- The Washington Times - Thursday, September 23, 2021

The U.S. homicide rate in 2020 is poised to take its biggest annual jump in the 60 years the FBI has compiled nationwide data.

An FBI report due out Monday is expected to show an increase in the national homicide rate for 2020 of nearly 29% — more than double the previous highest single-year increase, the 12.7% rise in 1968.

The agency’s Uniform Crime Report will be published Monday and preliminary data temporarily uploaded to the FBI website showed approximately 21,500 homicides last year — about 5,000 more than the previous year, according to a report in The New York Times. The overall homicide rate, however, is still lower than that of the 1990s.



An FBI spokesperson would not confirm if the now-removed UCR data reported Wednesday by NYT was correct, but told the newspaper that any updates or changes to the final report due next week were highly unlikely to change the overall conclusions.

Cities across the country reported dramatic increases in killings last year. 

In Milwaukee, homicides nearly doubled from 2019 to 2020, from 97 to 190. 

In Houston, 400 homicides in 2020 marked a 15-year high.

The 198 homicides in the District of Columbia were a 16-year high.

Michael Mancuso, president of the Baltimore City Fraternal Order of Police Lodge No. 3, told The Washington Times that the rise in killings “is no surprise to those of us in cities where leadership functions with a ‘defund the police’ mentality.”

“If these cities don’t start staffing their departments while improving pay and working conditions, the violence will rage on,” he said, adding that the Baltimore Police Department is down at least 500 officers as a direct result of low wages, poor working conditions and “anti-police radicals.”

Baltimore homicides in 2020 (335) fell, compared to 2019 (348), but Mr. Mancuso said the city is currently averaging at least 1 homicide per day and is on pace for a potentially record-setting year. 

Baltimore homicides stand at 250 so far this year.

A survey published this month by the Police Executive Reform Commission suggests the deadly national trend documented in the early leak of Monday’s FBI report is continuing into 2021. 

The total number of homicides reported by more than 150 police agencies was 12% higher in the first seven months of 2021 compared to the same time last year.

The FBI numbers aren’t all bad — the reports showed crimes overall in 2020 dropped by 4% to 5%. But violent crime went up by about 5%, according to the NYT.

Betsy Brantner Smith, a spokesperson for the National Police Association, echoed Mr. Mancuso’s comments and said the preliminary data “confirmed what law enforcement and those who support us have been warning about for the past 15 months.”

The “defund the police” movement, she said, has had “disastrous consequences,” especially for people of color in low-income urban areas where police have been “vilified, overworked and hamstrung, often leaving the community or even the profession.”

“Many ‘defund’ politicians tried to walk back their anti-police stance as violent crime rose in 2020,” she said. “Others tried to blame the other side of [the] aisle, but still others doubled down on their scurrilous and fictional claims that American policing must be ‘reimagined’ or that law enforcement officers are racist and violent.”
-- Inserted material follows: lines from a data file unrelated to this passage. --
Context: an optimization exercise on an open-source flow, tuned for small area and a short achievable clock period. The choices shown serve that exercise and are no tape-out recipe.
RTL that was checked went through simulation tests only; none was proved equivalent to the original.
Power is estimated from default activity; no workload was simulated.

wip/maple:
## reg_trace_buffer
module reg_trace_buffer
#(
    parameter int XLEN       = 32,
    parameter int ADDR_W     = 8,
    parameter int DEPTH      = 16,
    parameter int CYC_W      = 16,
    parameter int MAX_CYCLES = 40000,
    parameter int OVF_W      = 8,
    localparam int ENTRY_W   = trace_pkg::entry_width(XLEN, ADDR_W, CYC_W),
    localparam int CNT_W     = $clog2(DEPTH) + 1
) (
    input  logic               clk,
    input  logic               rst,
    input  logic               rf_we,
    input  logic [4:0]         rf_waddr,
    input  logic [XLEN-1:0]    rf_wdata,
    input  logic               dm_we,
    input  logic [XLEN-1:0]    dm_addr,
    input  logic [XLEN-1:0]    dm_wdata,
    output logic               rd_valid,
    input  logic               rd_ready,
    output logic [ENTRY_W-1:0] rd_data,
    output logic [CNT_W-1:0]   count,
    output logic               full,
    output logic               halted,
    output logic [CYC_W-1:0]   cycle,
    output logic [OVF_W-1:0]   ovf_cnt
);
clock: 4.3 ns
lec_check: 0
cap_margin: 20
core_margin: 2
core_utilization: 55
cts_cluster_diameter: 60
cts_cluster_size: 24
setup_slack_margin: 2.2
slew_margin: 20
run.sh (not shown) runs the stock make flow with config.mk's settings and CLKGATE_MAP_FILE= SYNTH_SCRIPT=/design/flow/synth_recipe.tcl, a recipe that flattens the netlist after the stock synthesis.
wip/maple: no failed stages, no open violations at the end
## Diff of input files: wip/sierra against wip/maple
Settings: a deleted CTS_CLUSTER_SIZE that had been 24; a change of SETUP_SLACK_MARGIN from 2.2 to 2.35; a deleted CTS_CLUSTER_DIAMETER that had been 60.
[summary]
- Going from wip/maple to wip/sierra, cell area grows by 0.0022 sq mm.
- wip/sierra | status: complete | timing, DRC, antenna: pass
- Taking wip/maple as the reference, in wip/sierra number of antenna violations at the first check in global routing went up 1; power share of the sequential group went down 6.3 points.
Inputs modified between wip/sierra and wip/zinc:
Settings: swapping 2.35 for 2.2 in SETUP_SLACK_MARGIN.
==> summary.txt <==
Final cell count (higher): wip/sierra
On power per cell area: between wip/zinc and wip/sierra, it ends up lower for wip/sierra.
Via count ends up higher on wip/sierra.
Number of buffers other than clock buffers in the final layout in wip/zinc is 19% lower than in wip/sierra
In wip/zinc the portion of the clock cycle consumed by the worst path in the final layout turned out 1.4 points higher than in wip/sierra.
Lower part of the total power dissipated in combinational logic goes to wip/zinc over wip/sierra.
Of wip/zinc and wip/sierra, the lower final cell utilization of the core belongs to wip/zinc.
Relative max-transition margin: wip/zinc vs wip/sierra down 18 points
No run of this note included a check of the RTL's function; only the layout flow was run.

* * *

reg_trace_buffer, a different RTL version from the one above (not shown whole).
For scale: about 2500 cells after synthesis, ~1000 flip-flops, ~200 I/O pins.
make LEC_CHECK=0 CAP_MARGIN=20 CORE_MARGIN=2 CORE_UTILIZATION=40 SLEW_MARGIN=20 finish   # period 4.3 ns
Change:
Settings changed: ABC_CLOCK_PERIOD_IN_PS from default to 1800, CORE_UTILIZATION 40 to 65, SETUP_SLACK_MARGIN from default to 2.3.
- via count went up by about 20%
- sequential share of layout area went down by 5.2 points
- worst setup slack gets better by 850 ps

* * *

reg_trace_buffer, a different RTL version from the one above (not shown whole).
Size: roughly 2600 cells after synthesis, ~1000 flip-flops, about 200 I/O pins.
// reg_trace_buffer
module reg_trace_buffer
#(
    parameter int XLEN       = 32,
    parameter int ADDR_W     = 8,
    parameter int DEPTH      = 16,
    parameter int CYC_W      = 16,
    parameter int MAX_CYCLES = 40000,
    parameter int OVF_W      = 8,
    localparam int ENTRY_W   = trace_pkg::entry_width(XLEN, ADDR_W, CYC_W),
    localparam int CNT_W     = $clog2(DEPTH) + 1
) (
    input  logic               clk,
    input  logic               rst,
    input  logic               rf_we,
    input  logic [4:0]         rf_waddr,
    input  logic [XLEN-1:0]    rf_wdata,
    input  logic               dm_we,
    input  logic [XLEN-1:0]    dm_addr,
    input  logic [XLEN-1:0]    dm_wdata,
    output logic               rd_valid,
    input  logic               rd_ready,
    output logic [ENTRY_W-1:0] rd_data,
    output logic [CNT_W-1:0]   count,
    output logic               full,
    output logic               halted,
    output logic [CYC_W-1:0]   cycle,
    output logic [OVF_W-1:0]   ovf_cnt
);
Settings: LEC_CHECK=0, CAP_MARGIN=20, CORE_MARGIN=2, CORE_UTILIZATION=60, SETUP_SLACK_MARGIN=2.3, SLEW_MARGIN=20; clock period 4.3 ns.
standard.sh (not shown) runs the stock make flow with config.mk's settings and CLKGATE_MAP_FILE= SYNTH_SCRIPT=/design/flow/synth_recipe.tcl, a recipe that flattens the netlist after the stock synthesis.
==> flow/flow/run.sh <==
#!/bin/bash
# Layout flow: the standard flow (standard synthesis unchanged), with two
# layout choices changed through ORFS's own variables:
#  - clock tree synthesis without dummy loads (the tree is not padded with
#    extra load cells for balancing);
#  - ports buffered with sky130_fd_sc_hd__buf_1 (every port still gets a buffer).
# The make output goes to standard.log here; ORFS keeps each step's log under
# orfs/logs/.
set -euo pipefail
export CTS_ARGS="-sink_clustering_enable -repair_clock_nets -dont_use_dummy_load -sink_clustering_size 24 -sink_clustering_max_diameter 60"
export BUFFER_PORTS_ARGS="-buffer_cell sky130_fd_sc_hd__buf_1"
bash standard.sh finish > standard.log 2>&1
Edit:
--- a/flow/flow/run.sh
+++ b/flow/flow/run.sh
@@ -6 +6 @@
-#  - ports buffered with sky130_fd_sc_hd__buf_1 (every port still gets a buffer).
+#  - ports buffered with sky130_fd_sc_hd__buf_2 (every port still gets a buffer).
@@ -11 +11 @@
-export BUFFER_PORTS_ARGS="-buffer_cell sky130_fd_sc_hd__buf_1"
+export BUFFER_PORTS_ARGS="-buffer_cell sky130_fd_sc_hd__buf_2"
After rerunning: Count of clock-buffer cells in the layout climbs by 3. Final area drops by 0.80%. Global-route usage hardly moves. Utilization drops by 0.56 points. Cell count drops by 0.52%. Via count drops by 1.2%. Clock power climbs by about 2%.

* * *

run 1:
reg_trace_buffer, a different RTL version from the one above (not shown whole).
For scale: ~1100 flip-flops, ~200 I/O pins.
export LEC_CHECK = 0
export CAP_MARGIN = 20
export CORE_MARGIN = 2
export CORE_UTILIZATION = 45
export SETUP_SLACK_MARGIN = 2.35
export SLEW_MARGIN = 20
create_clock -name core_clock -period 4.3 [get_ports {clk}]
==> flow/flow/run.sh <==
#!/bin/bash
# Layout flow: the standard flow (standard synthesis unchanged), with two
# layout choices changed through ORFS's own variables:
#  - clock tree synthesis without dummy loads (the tree is not padded with
#    extra load cells for balancing);
#  - ports buffered with sky130_fd_sc_hd__buf_2 (every port still gets a buffer).
# The make output goes to standard.log here; ORFS keeps each step's log under
# orfs/logs/.
set -euo pipefail
export CTS_ARGS="-sink_clustering_enable -repair_clock_nets -dont_use_dummy_load -sink_clustering_size 24 -sink_clustering_max_diameter 60"
export BUFFER_PORTS_ARGS="-buffer_cell sky130_fd_sc_hd__buf_2"
bash standard.sh finish > standard.log 2>&1
The flow did not stop early for run 1: all stages ran, and the layout cleared the timing, design-rule and antenna checks.
Relative to run 1, the following input files were edited for run 2:
# run 1
export LEC_CHECK = 0
export CAP_MARGIN = 20
export CORE_MARGIN = 2
export CORE_UTILIZATION = 45
export SETUP_SLACK_MARGIN = 2.35
export SLEW_MARGIN = 20
create_clock -name core_clock -period 4.3 [get_ports {clk}]
# run 2
export LEC_CHECK = 0
export CAP_MARGIN = 20
export CORE_MARGIN = 2
export CORE_UTILIZATION = 55
export SETUP_SLACK_MARGIN = 2.35
export SLEW_MARGIN = 20
create_clock -name core_clock -period 4.3 [get_ports {clk}]
--- a/flow/flow/run.sh
+++ b/flow/flow/run.sh
@@ -9,3 +9,3 @@
 set -euo pipefail
-export CTS_ARGS="-sink_clustering_enable -repair_clock_nets -dont_use_dummy_load -sink_clustering_size 24 -sink_clustering_max_diameter 60"
+export CTS_ARGS="-sink_clustering_enable -repair_clock_nets -dont_use_dummy_load -sink_clustering_size 40 -sink_clustering_max_diameter 45"
 export BUFFER_PORTS_ARGS="-buffer_cell sky130_fd_sc_hd__buf_2"
[summary]
Against run 1, total instance count after detailed placement in run 2 fell by a few percent.
The critical path depth of run 2 and that of run 1 are within noise of each other.
In run 2, switching power as a share of total power is lower than in run 1.
Combinational group share of total power (lower): run 2
Sequential share of layout area in run 2 vs run 1: down 0.65 points
Slew of the pin with the lowest slew margin was lower in run 2 than in run 1.
Combinational logic power ended up about 3% lower on run 2 than on run 1.
Run 2 ends up with higher overall track demand over capacity in global routing than run 1 does.
#### Input delta (run 3 over run 2)
# run 2
export LEC_CHECK = 0
export CAP_MARGIN = 20
export CORE_MARGIN = 2
export CORE_UTILIZATION = 55
export SETUP_SLACK_MARGIN = 2.35
export SLEW_MARGIN = 20
create_clock -name core_clock -period 4.3 [get_ports {clk}]
# run 3
export LEC_CHECK = 0
export CAP_MARGIN = 20
export CORE_MARGIN = 2
export CORE_UTILIZATION = 65
export SETUP_SLACK_MARGIN = 2.35
export SLEW_MARGIN = 20
create_clock -name core_clock -period 4.3 [get_ports {clk}]
--- a/flow/flow/run.sh
+++ b/flow/flow/run.sh
@@ -9,3 +9,3 @@
 set -euo pipefail
-export CTS_ARGS="-sink_clustering_enable -repair_clock_nets -dont_use_dummy_load -sink_clustering_size 40 -sink_clustering_max_diameter 45"
+export CTS_ARGS="-sink_clustering_enable -repair_clock_nets -dont_use_dummy_load -sink_clustering_size 24 -sink_clustering_max_diameter 60"
 export BUFFER_PORTS_ARGS="-buffer_cell sky130_fd_sc_hd__buf_2"
--- outcome ---
- In run 3, the die width came out about 8% below the value in run 2.
- Count of inserted antenna diode cells for run 3: 1 down relative to run 2
- Run 2 did not stop at any stage, and its layout met the timing, design-rule and antenna checks.
- Having completed the whole flow, run 3 delivered a layout that passed the timing, design-rule and antenna checks.
- When run 3 is set beside run 2, its area added between synthesis and finish turns out to be 4.1 points smaller.
- Summary of run 3 over run 2: fmax fell by 0.33%, non-clock buffer count higher, routed length per instance now sits higher, worst setup slack shrank by 0.0067 ns, sequential logic power level.
The following lists how run 4 was set up differently from run 3:
# run 3
export LEC_CHECK = 0
export CAP_MARGIN = 20
export CORE_MARGIN = 2
export CORE_UTILIZATION = 65
export SETUP_SLACK_MARGIN = 2.35
export SLEW_MARGIN = 20
create_clock -name core_clock -period 4.3 [get_ports {clk}]
# run 4
export LEC_CHECK = 0
export CAP_MARGIN = 20
export CORE_MARGIN = 2
export CORE_UTILIZATION = 55
export SETUP_SLACK_MARGIN = 2.3
export SLEW_MARGIN = 20
create_clock -name core_clock -period 4.3 [get_ports {clk}]
Notes after the runs:
Of the two values seen for critical path endpoint, cnt_n_q[4] was produced by run 4 and rd_data[49] by run 3. Run 4 against run 3: cell area after layout saw a decrease; number of placed cells counting well taps went up; number of core rows shows an increase of 8.6%.

* * *

reg_trace_buffer, a different RTL version from the one above (not shown whole).
Size in the first run: roughly 2500 cells after synthesis, about 1000 flip-flops, roughly 200 I/O pins.
Settings: LEC_CHECK=0, CAP_MARGIN=20, CORE_MARGIN=2, CORE_UTILIZATION=60, SETUP_SLACK_MARGIN=2.25, SLEW_MARGIN=20; clock period 4.3 ns.
==> flow/flow/run.sh <==
#!/bin/bash
# Layout flow: the standard flow (standard synthesis unchanged), with two
# layout choices changed through ORFS's own variables:
#  - clock tree synthesis without dummy loads (the tree is not padded with
#    extra load cells for balancing);
#  - ports buffered with sky130_fd_sc_hd__buf_2 (every port still gets a buffer).
# The make output goes to standard.log here; ORFS keeps each step's log under
# orfs/logs/.
set -euo pipefail
export CTS_ARGS="-sink_clustering_enable -repair_clock_nets -dont_use_dummy_load -sink_clustering_size 24 -sink_clustering_max_diameter 60"
export BUFFER_PORTS_ARGS="-buffer_cell sky130_fd_sc_hd__buf_2"
bash standard.sh finish > standard.log 2>&1
The starting point completed with no timing, DRC or antenna violations.
Next try:
SETUP_SLACK_MARGIN = 2.3   (was 2.25)
What happened: The changed run ran to the end with no violations. Final area climbs slightly. Sequential cell count does not change. Non-clock buffer count rises by 37.
No run of this note included a check of the RTL's function; only the layout flow was run.

* * *

Setup of JK:
RTL: one of the versions met above, not the one the previous note started from.
Size in the first run: roughly 200 I/O pins, roughly 42000 um^2 of cells after synthesis.
clock: 4.3 ns
lec_check: 0
cap_margin: 20
core_margin: 2
core_utilization: 55
setup_slack_margin: 2.35
slew_margin: 70
Scripts as last shown in full above: flow/flow/run.sh
Both conditions hold for JK: the flow ran to the end and the final layout passed the timing, design-rule and antenna checks.
Setup changes, JK to MS
diff --git a/flow/config.mk b/flow/config.mk
--- a/flow/config.mk
+++ b/flow/config.mk
@@ -11,2 +11,2 @@
 export SETUP_SLACK_MARGIN = 2.35
-export SLEW_MARGIN = 70
+export SLEW_MARGIN = 50
### Flow results
Per the comparison of MS with JK, period utilization went up 2.2 points, standard cell area after detailed placement went down 1600 um^2, depth of the worst register-to-register path went up 1, wire length went up about 1.2%. Of the two values seen for type of the worst setup path, reg2reg was produced by MS and reg2out by JK. Changes observed in MS relative to JK: clock buffer count in the final layout has decreased, sequential share of layout area went up, internal power contribution went down about 0.6%, non-clock buffering overhead in the final layout lost 2.3 points. The maximum clock frequency of MS is lower than that of JK. The beginning of the critical path comes out s_rf_first_q in one run and head_q[45] in the other, namely in MS and JK respectively. Between MS and JK, it is MS whose pre-CTS worst setup slack is lower, by 140 ps.

* * *

reg_trace_buffer, a different RTL version from the one above (not shown whole).
For scale: about 2500 cells after synthesis, ~1000 flip-flops, ~200 I/O pins, ~39000 um2 of cells after synthesis.
export LEC_CHECK = 0
export CAP_MARGIN = 20
export CORE_MARGIN = 2
export CORE_UTILIZATION = 60
export SETUP_SLACK_MARGIN = 2.35
export SLEW_MARGIN = 20
create_clock -name core_clock -period 4.3 [get_ports {clk}]
Scripts as last shown in full above: flow/flow/run.sh
Next try:
Settings changed: SETUP_SLACK_MARGIN 2.35 to 2.3.
Worst setup slack is better by 0.091 ns.
Synthesized cell count is unchanged.
Sequential share of layout area grows by 2.5 points.
Combinational power went down by 13%.
Global-route usage goes down by 0.79 points.
Total power goes down by 1.9%.
Final area fell by 4.0%.
Count of clock-buffer cells in the layout does not change.
Sequential cell count stays the same.

* * *

## purple
reg_trace_buffer, a different RTL version from the one above (not shown whole).
Size in the first run: roughly 2600 cells after synthesis, about 1100 flip-flops, ~200 I/O pins.
// reg_trace_buffer
module reg_trace_buffer
#(
    parameter int XLEN       = 32,
    parameter int ADDR_W     = 8,
    parameter int DEPTH      = 16,
    parameter int CYC_W      = 16,
    parameter int MAX_CYCLES = 40000,
    parameter int OVF_W      = 8,
    localparam int ENTRY_W   = trace_pkg::entry_width(XLEN, ADDR_W, CYC_W),
    localparam int CNT_W     = $clog2(DEPTH) + 1
) (
    input  logic               clk,
    input  logic               rst,
    input  logic               rf_we,
    input  logic [4:0]         rf_waddr,
    input  logic [XLEN-1:0]    rf_wdata,
    input  logic               dm_we,
    input  logic [XLEN-1:0]    dm_addr,
    input  logic [XLEN-1:0]    dm_wdata,
    output logic               rd_valid,
    input  logic               rd_ready,
    output logic [ENTRY_W-1:0] rd_data,
    output logic [CNT_W-1:0]   count,
    output logic               full,
    output logic               halted,
    output logic [CYC_W-1:0]   cycle,
    output logic [OVF_W-1:0]   ovf_cnt
);
    logic [CYC_W-1:0]   cycle_q;
    logic               halted_q;
    logic [OVF_W-1:0]   ovf_q;
    logic [CNT_W-1:0]   count_q;
    logic               valid_q;
    logic               full_q;
    logic [ENTRY_W-1:0] head_q;
    logic [CYC_W-1:0]   cyc_n_q;   
    logic               run_q;     
    logic [CNT_W-1:0]   cnt_n_q;   
    logic               lv0_q, lv1_q, lv2_q, lvf1_q, lvf_q;
    localparam int SLOTS = DEPTH - 1;
    logic [SLOTS-1:0]   wp_q;      
    logic               wp_odd_q;  
    logic [SLOTS-1:0]   rn_q;      
    logic               hs_m_q, hs_s0_q;
    logic               hs_inrun_q;  
    logic               acc1_q;     
    logic               acc2_q;     
    logic               acc2p_q;    
    logic               fullrun_q;  
    logic [CYC_W-1:0]   s_cyc_q;
    logic [4:0]         s_rf_addr_q;
    logic [XLEN-1:0]    s_rf_data_q;
  ...
clock: 4.3 ns
lec_check: 0
cap_margin: 20
core_margin: 2
core_utilization: 55
setup_slack_margin: 2.45
slew_margin: 20
==> flow/flow/run.sh <==
#!/bin/bash
# Layout flow: the standard flow (standard synthesis unchanged), with two
# layout choices changed through ORFS's own variables:
#  - clock tree synthesis without dummy loads (the tree is not padded with
#    extra load cells for balancing);
#  - ports buffered with sky130_fd_sc_hd__buf_2 (every port still gets a buffer).
# The make output goes to standard.log here; ORFS keeps each step's log under
# orfs/logs/.
set -euo pipefail
export CTS_ARGS="-sink_clustering_enable -repair_clock_nets -dont_use_dummy_load -sink_clustering_size 30 -sink_clustering_max_diameter 50"
export BUFFER_PORTS_ARGS="-buffer_cell sky130_fd_sc_hd__buf_2"
bash standard.sh finish > standard.log 2>&1
Input changes introduced in green (baseline for comparison: purple):
- changing SETUP_SLACK_MARGIN from 2.45 to 2.35
==> comparison <==
Diff purple -> green: final worst-path setup slack saw an increase, placement-stage worst setup slack saw an increase. green vs purple, internal power went up by 0.32%. Sequential fraction of total cell area came out higher on green than on purple. purple vs green, top layer reached by signal wires: met4 vs met5. Measured against each other, purple and green differ in routed wire length, the lower figure coming from green. The minimum clock period number comes out lower for green vs purple. Row via count of the first global-routing pass: green lower / purple higher. Sequential cell count came out exactly the same in purple and green. Between green and purple, the sequential-cell power consumption figures differ only marginally.

==> port drivers added, routing unchanged <==
The flow's constraints put no driver on any port. The routed layouts listed below were extracted and timed again, unchanged, in two steps.
Step 1: set_driving_cell puts a clkbuf_16 on clk and a buf_2 on each other input, an assumption about the parent block.
Step 2, shift: input delay + t, output delay - t, t = (earliest + latest rising clock arrival at the registers) / 2. This alone moves slack from input paths to output paths.
Slacks: no drivers / after step 1 / after step 2; pairs: no drivers / after step 1.
run | shift t [ns] | setup slack, ns | worst register clock-pin slew, ns
wip/maple | 0.688 | 2.192 / 2.154 / 1.614 | 0.09 / 0.09
wip/sierra | 0.742 | 2.256 / 2.183 / 1.713 | 0.07 / 0.07
wip/zinc | 0.746 | 2.194 / 2.159 / 1.522 | 0.06 / 0.06
the first run of note 2 | 0.736 | 1.203 / 1.139 / 0.681 | 0.07 / 0.07
the second run of note 2 | 0.736 | 2.055 / 2.055 / 1.392 | 0.08 / 0.08
the first run of note 3 | 0.711 | 2.274 / 2.208 / 1.599 | 0.10 / 0.10
the second run of note 3 | 0.722 | 2.250 / 2.183 / 1.634 | 0.10 / 0.10
run 1 | 0.700 | 2.216 / 2.151 / 1.647 | 0.09 / 0.09
run 2 | 0.726 | 2.271 / 2.201 / 1.654 | 0.07 / 0.07
run 3 | 0.708 | 2.265 / 2.199 / 1.667 | 0.09 / 0.09
run 4 | 0.686 | 2.298 / 2.242 / 1.644 | 0.09 / 0.09
the first run of note 5 | 0.710 | 2.233 / 2.206 / 1.565 | 0.10 / 0.10
the second run of note 5 | 0.713 | 2.231 / 2.208 / 1.560 | 0.09 / 0.09
JK | 0.683 | 2.311 / 2.241 / 1.753 | 0.09 / 0.09
MS | 0.687 | 2.215 / 2.215 / 1.672 | 0.09 / 0.09
the first run of note 7 | 0.705 | 2.205 / 2.208 / 1.503 | 0.10 / 0.10
the second run of note 7 | 0.708 | 2.296 / 2.223 / 1.615 | 0.09 / 0.09
purple | 0.709 | 2.246 / 2.198 / 1.672 | 0.10 / 0.10
green | 0.712 | 2.252 / 2.183 / 1.666 | 0.08 / 0.08
After both steps setup and hold are still met in every run listed. The setup slack of the first run of note 7, which loses most, moves by +0.003 ns with the drivers and by -0.702 ns with both steps.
The retired police sergeant said the statistics show people need to support police who are risking their lives to stop the surge in violent crime.

The PERC report also showed the total number of shootings and carjackings has increased in the first seven months of 2021, compared to the same time last year.

Laura Cooper, executive director of the Major Cities Chiefs Association, said Thursday that police leaders nationwide “have been speaking out about not only the rise in violent crime that their cities have been facing, but the number of victims who endure the direct effects of these horrific incidents.”

Addressing the violence is challenging because the causes are “all over the map,” she said.

“From guns and social media to unemployment fraud and gang feuds, it is difficult for law enforcement to prevent and combat crime when the source of this violence checks so many different boxes.”